Google's set up a number of dope little ways to help ease your day similar to Eclipse. One of the latest is their Recorder app, which as released with the Pixel 4. This was a big deal for me as an interviewer, especially with the online storage options you get with Google Drive. Your conversation is being transcribed live, which is a huge deal for people who can't afford to pay for transcription. Their live transcription capabilities are also available in a new option called Live Caption fo Calls, which works across phone and video messaging apps like Facebook Messenger and Google Duo. Google's "Now Playing" is also available for the Pixel 4a. This handy option will allow your Pixel to pick up on music playing around you, giving you artist and song title information right on your screen as songs as recognized. It's like Shazam, but always-on.

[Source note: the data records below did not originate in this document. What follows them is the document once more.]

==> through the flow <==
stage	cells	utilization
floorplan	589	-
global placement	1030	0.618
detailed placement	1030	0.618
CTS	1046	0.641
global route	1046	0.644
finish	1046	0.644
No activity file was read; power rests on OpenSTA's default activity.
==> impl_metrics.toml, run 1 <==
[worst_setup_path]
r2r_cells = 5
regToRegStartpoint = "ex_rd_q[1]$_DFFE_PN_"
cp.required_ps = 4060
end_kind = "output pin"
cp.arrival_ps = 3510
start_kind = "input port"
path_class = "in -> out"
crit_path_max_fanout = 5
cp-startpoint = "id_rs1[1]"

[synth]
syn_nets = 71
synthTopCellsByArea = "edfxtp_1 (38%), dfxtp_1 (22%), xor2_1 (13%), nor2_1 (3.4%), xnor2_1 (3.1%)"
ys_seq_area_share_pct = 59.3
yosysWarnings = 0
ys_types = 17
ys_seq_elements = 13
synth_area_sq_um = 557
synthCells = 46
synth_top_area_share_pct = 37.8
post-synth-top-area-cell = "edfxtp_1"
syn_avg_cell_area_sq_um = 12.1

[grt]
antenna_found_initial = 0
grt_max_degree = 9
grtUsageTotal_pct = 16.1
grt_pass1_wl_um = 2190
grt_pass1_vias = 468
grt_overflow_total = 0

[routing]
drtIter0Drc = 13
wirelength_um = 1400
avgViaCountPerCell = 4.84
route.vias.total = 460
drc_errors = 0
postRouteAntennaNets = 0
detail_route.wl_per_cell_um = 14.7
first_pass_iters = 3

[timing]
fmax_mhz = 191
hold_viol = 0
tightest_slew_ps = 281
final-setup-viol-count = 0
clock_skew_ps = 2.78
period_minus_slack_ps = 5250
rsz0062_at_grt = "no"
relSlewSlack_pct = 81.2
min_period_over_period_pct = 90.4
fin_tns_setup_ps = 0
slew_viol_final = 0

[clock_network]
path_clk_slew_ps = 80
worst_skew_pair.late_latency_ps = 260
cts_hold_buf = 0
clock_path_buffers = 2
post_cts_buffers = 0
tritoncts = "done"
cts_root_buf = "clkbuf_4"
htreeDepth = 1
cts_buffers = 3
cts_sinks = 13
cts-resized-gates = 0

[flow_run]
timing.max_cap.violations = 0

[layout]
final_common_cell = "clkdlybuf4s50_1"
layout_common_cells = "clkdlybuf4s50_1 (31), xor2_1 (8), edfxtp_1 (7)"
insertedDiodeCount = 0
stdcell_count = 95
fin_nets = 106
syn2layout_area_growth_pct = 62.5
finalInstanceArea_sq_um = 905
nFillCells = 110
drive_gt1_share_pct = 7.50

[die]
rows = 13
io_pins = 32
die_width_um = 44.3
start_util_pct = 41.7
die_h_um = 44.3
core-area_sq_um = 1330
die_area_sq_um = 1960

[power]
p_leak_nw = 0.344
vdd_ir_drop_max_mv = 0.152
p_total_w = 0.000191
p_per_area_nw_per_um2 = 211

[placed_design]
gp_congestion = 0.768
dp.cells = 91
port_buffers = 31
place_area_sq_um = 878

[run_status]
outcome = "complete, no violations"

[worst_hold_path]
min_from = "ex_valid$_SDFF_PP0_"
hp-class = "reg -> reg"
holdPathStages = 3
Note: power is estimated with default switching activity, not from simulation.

For those looking hard at the specs on the Pixel 4a, you'll notice that the camera is definitely not as intense as the Pixel 4's camera. They both have a 12.2 MP dual-pixel rear camera, but the Pixel 4a does not have the 16 MP telephoto camera lens. Both phones also share an 8 MP wide-angle front camera, but again, the Pixel 4a lost the additional lenses that powered the Pixel 4's front camera. All of that said, Google's camera game is top-notch; some prefer it to the iPhone's camera (which is far from being a slouch). (It's me; I am some.) The Pixel's Night Sight option helps light up scenes that are in a lowlight, capturing things you'd never seen before. For those who want to enhance the beauty of a particular frame, the Live HDR+ options are really intense. The Portrait Mode and Portrait Blur effects help bring subjects to prominence in shots, and having Google Lens baked into the phone's camera allows me to figure out where I can cop a pair of kicks that randomly show up in a shot.
Honestly, the Pixel 4a's Qualcomm Snapdragon 730G processor than the Snapdragon 855 in the Pixel 4, but it's running the latest versions of Android 10, and is strong enough to deliver all of the performance you need. Everything the Pixel 4 and the 4XL can do, the Pixel 4a can do...kind of. And even then, I work better without these bells and whistles.
For one, the Pixel 4a having a tuned-down front camera meant that facial recognition was a no-go. That said, the Pixel 3's fingerprint tech was preferable to me, so I welcomed its return. Also, it's a noticeably smaller phone, but I will keep it a buck: going from the Pixel 4XL's whopping 6.3" display to the Pixel 4a's 5.8" display sounds like a small bump, but the 4a fits so much easier in the pockets than what feels like a behemoth in the Pixel 4a. It also doesn't have wireless charging, which is a bit disappointing—wireless charging was everything with the Pixel 3 and Pixel 4 family of phones, but the Pixel 4a still uses Fast Charging (with Pixel cords), so even if you can't charge while it's on a stand, that quick power boost is still bomb. If that's an issue for some buyers, that's understood, but in the grand scheme of things, the performance factor with the Pixel 4a is more than worth it.
Smartphone ownership is a very personal experience. The device becomes one with the user. Apple's iPhone has defined the smartphone usage of millions, but the Android is always around. It's a simple experience to replicate and reskin a number of ways, but the Android in its purest form is housed in the Pixel 4a. If you're just wanting to get shit done, Google's Pixel 4a is just the phone, especially for the price point. Hell, you might get hooked and want to check for Google's next flagship phone, the Pixel 5, which is said to be hitting later this year.